维生素 D 测定法

　　精密称取供试品适量(相当于维生素 D 总量 600 单位以上，重量不超过 2.0g)，置皂化瓶中，加乙醇 30ml、抗坏血酸 0.2g 与 50%(g/g)氢氧化钾溶液 3ml[若供试量为 3g，则加 50%(g/g)氢氧化钾溶液 4ml]，置水浴上加热回流 30 分钟，冷却后，自冷凝管顶端加水 10ml 冲洗冷凝管内壁，将皂化液移至分液漏斗中，皂化瓶用水 60～100ml 分数次洗涤，洗液并入分液漏斗中，用不含过氧化物的乙醚

　　振摇提取 3 次，第一次 60ml，以后每次 40ml，合并乙醚液，用水洗涤数次，每次约 100ml，洗涤时应缓缓旋动，避免乳化，直至水层遇酚酞指示液不再显红色，静置，分取乙醚提取液，加入干燥滤纸条少许振摇除去乙醚提取液中残留的水分，分液漏斗及滤纸条再用少量乙醚洗涤，洗液与提取液合并，置具塞圆底烧瓶中，在水浴上低温蒸发至约 5ml，再用氮气流吹干，迅速精密加入甲醇 3ml，密塞，超声处理助溶后，移入离心管中，离心，取上清液作为供试品溶液 A。

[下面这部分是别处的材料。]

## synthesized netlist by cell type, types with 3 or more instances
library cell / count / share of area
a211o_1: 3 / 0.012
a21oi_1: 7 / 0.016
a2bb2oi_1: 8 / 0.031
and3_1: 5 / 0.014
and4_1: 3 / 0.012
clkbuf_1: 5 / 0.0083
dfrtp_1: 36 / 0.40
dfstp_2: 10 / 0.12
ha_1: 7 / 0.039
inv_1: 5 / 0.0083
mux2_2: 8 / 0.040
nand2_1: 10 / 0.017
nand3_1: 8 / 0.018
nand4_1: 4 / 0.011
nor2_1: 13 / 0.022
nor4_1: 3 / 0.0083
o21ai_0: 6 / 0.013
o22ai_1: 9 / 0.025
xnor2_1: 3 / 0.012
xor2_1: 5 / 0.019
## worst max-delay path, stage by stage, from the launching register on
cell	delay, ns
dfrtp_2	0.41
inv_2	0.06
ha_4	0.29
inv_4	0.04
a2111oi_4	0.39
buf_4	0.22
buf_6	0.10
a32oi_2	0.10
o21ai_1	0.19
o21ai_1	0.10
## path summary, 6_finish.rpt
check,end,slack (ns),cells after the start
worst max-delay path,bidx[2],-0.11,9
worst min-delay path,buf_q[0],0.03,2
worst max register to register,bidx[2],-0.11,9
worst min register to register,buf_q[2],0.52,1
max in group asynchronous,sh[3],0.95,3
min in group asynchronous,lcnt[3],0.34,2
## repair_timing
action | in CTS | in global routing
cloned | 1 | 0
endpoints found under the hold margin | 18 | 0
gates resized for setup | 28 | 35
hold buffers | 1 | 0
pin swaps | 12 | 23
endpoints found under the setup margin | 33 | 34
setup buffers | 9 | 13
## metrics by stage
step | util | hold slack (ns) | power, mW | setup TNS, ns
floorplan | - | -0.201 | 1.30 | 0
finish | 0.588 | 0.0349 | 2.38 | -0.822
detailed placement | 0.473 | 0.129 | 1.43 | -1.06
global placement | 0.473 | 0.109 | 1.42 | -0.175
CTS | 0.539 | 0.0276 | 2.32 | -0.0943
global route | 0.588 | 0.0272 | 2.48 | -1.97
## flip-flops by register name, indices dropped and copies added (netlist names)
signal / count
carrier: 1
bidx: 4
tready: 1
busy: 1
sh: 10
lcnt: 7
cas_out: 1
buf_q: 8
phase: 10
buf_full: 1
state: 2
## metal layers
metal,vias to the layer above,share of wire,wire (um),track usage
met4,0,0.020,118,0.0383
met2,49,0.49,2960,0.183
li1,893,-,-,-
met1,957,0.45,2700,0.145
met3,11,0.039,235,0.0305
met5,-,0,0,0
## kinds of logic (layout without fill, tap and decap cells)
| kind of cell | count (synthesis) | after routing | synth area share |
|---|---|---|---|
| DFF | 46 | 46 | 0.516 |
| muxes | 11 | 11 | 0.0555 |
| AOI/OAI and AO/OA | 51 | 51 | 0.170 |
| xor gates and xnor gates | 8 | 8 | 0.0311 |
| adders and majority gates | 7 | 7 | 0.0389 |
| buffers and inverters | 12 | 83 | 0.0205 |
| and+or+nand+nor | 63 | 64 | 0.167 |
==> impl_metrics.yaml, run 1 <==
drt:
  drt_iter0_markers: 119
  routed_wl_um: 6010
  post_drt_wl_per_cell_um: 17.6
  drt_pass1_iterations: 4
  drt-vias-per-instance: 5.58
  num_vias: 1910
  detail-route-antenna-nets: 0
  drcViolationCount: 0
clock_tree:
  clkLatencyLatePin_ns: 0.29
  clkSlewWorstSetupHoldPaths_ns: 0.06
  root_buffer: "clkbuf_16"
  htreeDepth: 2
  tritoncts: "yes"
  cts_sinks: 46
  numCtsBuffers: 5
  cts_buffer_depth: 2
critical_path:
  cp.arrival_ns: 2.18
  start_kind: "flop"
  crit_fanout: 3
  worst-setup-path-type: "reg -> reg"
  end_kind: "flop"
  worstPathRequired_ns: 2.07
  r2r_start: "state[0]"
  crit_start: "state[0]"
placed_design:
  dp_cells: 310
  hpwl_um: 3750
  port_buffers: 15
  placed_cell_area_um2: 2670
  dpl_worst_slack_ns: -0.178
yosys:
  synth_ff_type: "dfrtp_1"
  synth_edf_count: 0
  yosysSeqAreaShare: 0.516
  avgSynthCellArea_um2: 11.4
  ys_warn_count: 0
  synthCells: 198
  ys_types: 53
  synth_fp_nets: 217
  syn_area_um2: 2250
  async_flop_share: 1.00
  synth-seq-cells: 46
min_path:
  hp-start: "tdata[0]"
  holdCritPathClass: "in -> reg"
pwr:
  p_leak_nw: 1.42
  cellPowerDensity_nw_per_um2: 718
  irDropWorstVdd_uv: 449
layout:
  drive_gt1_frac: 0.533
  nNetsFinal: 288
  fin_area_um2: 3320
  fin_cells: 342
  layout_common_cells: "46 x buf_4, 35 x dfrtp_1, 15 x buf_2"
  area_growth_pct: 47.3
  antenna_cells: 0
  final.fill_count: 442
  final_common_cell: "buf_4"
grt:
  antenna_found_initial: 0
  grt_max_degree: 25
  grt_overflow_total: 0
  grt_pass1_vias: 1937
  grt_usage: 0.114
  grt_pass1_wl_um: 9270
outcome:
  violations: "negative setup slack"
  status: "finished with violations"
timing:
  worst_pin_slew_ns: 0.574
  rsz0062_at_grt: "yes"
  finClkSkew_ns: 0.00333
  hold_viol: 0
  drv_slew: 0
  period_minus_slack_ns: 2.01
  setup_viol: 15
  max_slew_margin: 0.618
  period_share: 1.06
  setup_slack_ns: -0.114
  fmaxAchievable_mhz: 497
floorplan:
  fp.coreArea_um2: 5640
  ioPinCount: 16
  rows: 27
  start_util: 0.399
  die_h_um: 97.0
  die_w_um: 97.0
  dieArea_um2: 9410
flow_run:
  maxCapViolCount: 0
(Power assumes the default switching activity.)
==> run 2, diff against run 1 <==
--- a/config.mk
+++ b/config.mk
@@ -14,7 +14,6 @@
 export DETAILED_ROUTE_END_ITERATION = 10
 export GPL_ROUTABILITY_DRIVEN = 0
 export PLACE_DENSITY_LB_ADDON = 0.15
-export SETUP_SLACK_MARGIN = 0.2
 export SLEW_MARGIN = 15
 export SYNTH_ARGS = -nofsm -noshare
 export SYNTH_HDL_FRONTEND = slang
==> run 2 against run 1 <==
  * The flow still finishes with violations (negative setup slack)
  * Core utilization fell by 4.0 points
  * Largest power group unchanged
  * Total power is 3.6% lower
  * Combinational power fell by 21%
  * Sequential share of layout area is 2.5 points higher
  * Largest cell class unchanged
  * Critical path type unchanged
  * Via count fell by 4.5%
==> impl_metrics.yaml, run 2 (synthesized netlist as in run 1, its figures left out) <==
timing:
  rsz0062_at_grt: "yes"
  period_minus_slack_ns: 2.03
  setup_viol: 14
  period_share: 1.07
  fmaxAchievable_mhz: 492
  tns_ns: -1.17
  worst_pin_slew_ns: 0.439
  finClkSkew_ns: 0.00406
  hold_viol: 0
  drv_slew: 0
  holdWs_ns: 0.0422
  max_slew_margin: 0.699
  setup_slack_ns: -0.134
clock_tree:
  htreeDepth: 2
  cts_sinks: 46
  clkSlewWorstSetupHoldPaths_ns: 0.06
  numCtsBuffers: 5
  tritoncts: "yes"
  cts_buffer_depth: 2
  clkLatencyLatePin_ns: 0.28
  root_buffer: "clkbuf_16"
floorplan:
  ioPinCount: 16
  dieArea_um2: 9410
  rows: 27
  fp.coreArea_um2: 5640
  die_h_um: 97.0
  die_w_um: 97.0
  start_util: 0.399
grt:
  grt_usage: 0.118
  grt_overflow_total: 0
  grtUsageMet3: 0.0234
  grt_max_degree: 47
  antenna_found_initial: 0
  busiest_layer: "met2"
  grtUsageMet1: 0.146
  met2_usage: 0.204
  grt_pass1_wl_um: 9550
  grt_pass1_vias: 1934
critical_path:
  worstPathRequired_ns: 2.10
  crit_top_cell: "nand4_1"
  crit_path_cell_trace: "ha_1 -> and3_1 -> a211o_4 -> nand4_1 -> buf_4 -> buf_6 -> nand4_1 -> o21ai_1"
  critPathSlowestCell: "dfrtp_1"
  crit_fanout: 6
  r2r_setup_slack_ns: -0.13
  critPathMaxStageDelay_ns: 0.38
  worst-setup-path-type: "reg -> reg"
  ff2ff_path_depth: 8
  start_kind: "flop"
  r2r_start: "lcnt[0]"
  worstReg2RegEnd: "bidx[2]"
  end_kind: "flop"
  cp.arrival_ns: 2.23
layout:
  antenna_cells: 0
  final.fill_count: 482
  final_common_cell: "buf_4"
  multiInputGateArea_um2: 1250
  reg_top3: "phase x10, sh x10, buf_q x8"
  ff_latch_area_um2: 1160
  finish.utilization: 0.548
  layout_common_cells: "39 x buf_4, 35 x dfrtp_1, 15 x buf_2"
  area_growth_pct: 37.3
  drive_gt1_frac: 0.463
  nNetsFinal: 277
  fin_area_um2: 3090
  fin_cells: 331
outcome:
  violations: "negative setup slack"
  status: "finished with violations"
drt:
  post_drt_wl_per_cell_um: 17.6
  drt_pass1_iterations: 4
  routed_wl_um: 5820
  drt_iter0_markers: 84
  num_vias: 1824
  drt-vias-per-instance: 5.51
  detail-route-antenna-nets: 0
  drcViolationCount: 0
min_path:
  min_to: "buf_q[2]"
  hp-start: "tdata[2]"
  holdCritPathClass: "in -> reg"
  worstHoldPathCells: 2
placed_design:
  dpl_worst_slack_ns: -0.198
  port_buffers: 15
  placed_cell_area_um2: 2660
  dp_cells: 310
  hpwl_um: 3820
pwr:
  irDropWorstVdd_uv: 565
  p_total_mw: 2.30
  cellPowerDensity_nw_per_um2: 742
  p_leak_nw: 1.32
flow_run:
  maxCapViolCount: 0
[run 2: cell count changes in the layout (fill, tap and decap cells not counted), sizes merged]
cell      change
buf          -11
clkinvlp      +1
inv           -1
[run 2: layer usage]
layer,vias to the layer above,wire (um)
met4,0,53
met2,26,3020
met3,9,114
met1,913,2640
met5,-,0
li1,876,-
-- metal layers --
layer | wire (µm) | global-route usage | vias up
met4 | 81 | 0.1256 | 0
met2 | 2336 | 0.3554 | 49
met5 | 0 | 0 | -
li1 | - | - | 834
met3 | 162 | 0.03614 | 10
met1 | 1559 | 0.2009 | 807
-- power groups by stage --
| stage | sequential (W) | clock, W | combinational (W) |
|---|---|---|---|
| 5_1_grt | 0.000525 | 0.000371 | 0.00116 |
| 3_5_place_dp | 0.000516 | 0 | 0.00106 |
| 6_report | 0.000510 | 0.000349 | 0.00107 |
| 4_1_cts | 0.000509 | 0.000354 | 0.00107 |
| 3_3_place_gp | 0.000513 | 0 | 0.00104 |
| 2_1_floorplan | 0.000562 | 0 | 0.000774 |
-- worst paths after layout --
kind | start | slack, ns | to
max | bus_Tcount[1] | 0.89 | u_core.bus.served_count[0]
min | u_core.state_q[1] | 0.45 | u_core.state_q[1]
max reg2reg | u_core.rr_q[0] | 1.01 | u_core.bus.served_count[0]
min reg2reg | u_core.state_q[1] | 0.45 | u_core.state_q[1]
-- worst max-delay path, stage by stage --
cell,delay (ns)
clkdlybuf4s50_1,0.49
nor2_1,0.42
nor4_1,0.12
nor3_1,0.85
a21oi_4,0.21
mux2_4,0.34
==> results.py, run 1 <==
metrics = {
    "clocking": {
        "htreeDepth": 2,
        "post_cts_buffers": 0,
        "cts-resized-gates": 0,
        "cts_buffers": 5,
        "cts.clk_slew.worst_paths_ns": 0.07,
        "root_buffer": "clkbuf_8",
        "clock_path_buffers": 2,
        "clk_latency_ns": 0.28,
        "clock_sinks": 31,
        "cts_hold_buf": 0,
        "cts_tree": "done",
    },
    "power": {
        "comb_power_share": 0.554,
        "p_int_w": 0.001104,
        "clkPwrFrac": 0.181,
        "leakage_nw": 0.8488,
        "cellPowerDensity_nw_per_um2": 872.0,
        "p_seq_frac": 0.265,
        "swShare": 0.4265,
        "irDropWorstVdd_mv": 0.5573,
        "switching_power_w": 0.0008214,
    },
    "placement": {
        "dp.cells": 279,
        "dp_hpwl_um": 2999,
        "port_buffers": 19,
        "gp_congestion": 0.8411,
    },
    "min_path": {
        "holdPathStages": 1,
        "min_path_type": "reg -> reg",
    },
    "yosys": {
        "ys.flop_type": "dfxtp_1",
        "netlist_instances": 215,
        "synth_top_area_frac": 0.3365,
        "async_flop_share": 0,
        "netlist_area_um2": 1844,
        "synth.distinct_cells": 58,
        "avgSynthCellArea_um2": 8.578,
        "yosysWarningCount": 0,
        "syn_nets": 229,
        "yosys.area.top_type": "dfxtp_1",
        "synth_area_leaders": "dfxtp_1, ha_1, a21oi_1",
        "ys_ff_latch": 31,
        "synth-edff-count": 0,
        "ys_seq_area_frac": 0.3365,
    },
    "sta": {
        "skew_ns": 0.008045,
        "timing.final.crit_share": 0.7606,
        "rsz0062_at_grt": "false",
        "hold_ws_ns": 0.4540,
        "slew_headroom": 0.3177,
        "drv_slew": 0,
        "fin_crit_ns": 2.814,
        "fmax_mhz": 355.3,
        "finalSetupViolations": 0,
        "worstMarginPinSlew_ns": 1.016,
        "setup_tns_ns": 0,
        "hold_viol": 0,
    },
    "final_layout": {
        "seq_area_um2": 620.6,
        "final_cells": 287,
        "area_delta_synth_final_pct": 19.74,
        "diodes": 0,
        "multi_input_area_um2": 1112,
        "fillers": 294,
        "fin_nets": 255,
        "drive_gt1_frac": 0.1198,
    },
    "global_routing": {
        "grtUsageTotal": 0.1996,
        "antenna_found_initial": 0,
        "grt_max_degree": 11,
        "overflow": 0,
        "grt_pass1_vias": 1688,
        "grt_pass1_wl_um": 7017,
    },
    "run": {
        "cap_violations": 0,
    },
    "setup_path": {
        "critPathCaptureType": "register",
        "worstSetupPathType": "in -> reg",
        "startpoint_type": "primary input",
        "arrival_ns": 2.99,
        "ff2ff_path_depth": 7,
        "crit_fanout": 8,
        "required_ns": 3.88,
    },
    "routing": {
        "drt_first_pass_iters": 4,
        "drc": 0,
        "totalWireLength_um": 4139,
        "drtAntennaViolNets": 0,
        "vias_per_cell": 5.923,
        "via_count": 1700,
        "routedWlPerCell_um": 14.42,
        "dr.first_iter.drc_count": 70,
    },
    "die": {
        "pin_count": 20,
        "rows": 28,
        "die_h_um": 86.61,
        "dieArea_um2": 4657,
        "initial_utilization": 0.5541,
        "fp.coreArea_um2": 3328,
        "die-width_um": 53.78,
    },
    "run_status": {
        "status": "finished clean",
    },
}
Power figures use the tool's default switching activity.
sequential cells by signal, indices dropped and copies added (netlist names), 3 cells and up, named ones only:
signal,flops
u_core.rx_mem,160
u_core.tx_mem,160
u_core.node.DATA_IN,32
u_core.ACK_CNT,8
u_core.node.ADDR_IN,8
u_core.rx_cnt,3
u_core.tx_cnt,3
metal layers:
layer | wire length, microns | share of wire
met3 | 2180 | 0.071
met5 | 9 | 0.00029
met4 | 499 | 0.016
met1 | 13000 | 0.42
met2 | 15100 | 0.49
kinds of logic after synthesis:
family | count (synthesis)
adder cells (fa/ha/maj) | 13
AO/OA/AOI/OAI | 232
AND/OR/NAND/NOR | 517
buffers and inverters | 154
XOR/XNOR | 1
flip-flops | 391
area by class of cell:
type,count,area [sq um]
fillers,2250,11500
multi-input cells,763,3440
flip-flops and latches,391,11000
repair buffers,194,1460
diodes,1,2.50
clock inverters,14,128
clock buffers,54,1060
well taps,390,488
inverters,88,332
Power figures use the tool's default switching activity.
==> src/rtl/cordic_pkg.sv <==
// Shared constants, FSM state type and angle wrap helper for the CORDIC angle generator.
package cordic_pkg;

   localparam logic [31:0] DEG_90     = 32'h005A_0000;
   localparam logic [31:0] DEG_180    = 32'h00B4_0000;
   localparam logic [31:0] DEG_270    = 32'h010E_0000;
   localparam logic [31:0] DEG_360    = 32'h0168_0000;
   localparam int          CORDIC_LAT = 12;

   typedef enum logic [1:0] {
      IDLE  = 2'd0,
      RUN   = 2'd1,
      FLUSH = 2'd2,
      DONE  = 2'd3
   } gen_state_t;

   // Operands are always below 720 deg, so one conditional subtract is enough.
   function automatic logic [31:0] wrap360(input logic [31:0] x);
      logic [31:0] y;
      if (x >= DEG_360) begin
         y = x - DEG_360;
      end else begin
         y = x;
      end
      return y;
   endfunction

endpackage

==> src/rtl/cordic_vld_dly.sv <==
// LAT-deep issue-flag delay line that tracks samples travelling through the CORDIC pipeline.
module cordic_vld_dly #(
   parameter int LAT = 12
) (
   input  logic clk,
   input  logic rst_n,
   input  logic din,
   output logic dout
);

   logic [LAT-1:0] r_sr;

   // Shift register; reset flushes in-flight flags so stale results are never reported.
   always_ff @(posedge clk or negedge rst_n) begin
      if (!rst_n) begin
         r_sr <= '0;
      end else begin
         r_sr[0] <= din;
         for (int i = 1; i < LAT; i++) begin
            r_sr[i] <= r_sr[i-1];
         end
      end
   end

   assign dout = r_sr[LAT-1];

endmodule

　　净化用色谱柱系统分离收集维生素 D 精密量取上述供试品溶液 A 500ml，注入以十八烷基硅烷键合硅胶为填充剂的液相色谱柱，以甲醇-乙腈-水(50:50:2)为流动相进行分离，检测波长为 254nm，从计录仪上观察色谱图，要求维生素 D 与前维生素 D 为叠峰，并能与维生素 A 及其他干扰含量测定的杂质分开;准确 收集含有维生素 D 及前维生素 D 混合物的全部流出液，置具塞圆底烧瓶中，用氮气流迅速吹干,精密加入正己烷溶液适量使每 1ml 中含维生素 D 为 50～140 单位，密塞，超声处理助溶，即为供试品溶液 B。取供试品溶液 B，按第一法进行含量测定，进样量为 100～200ml。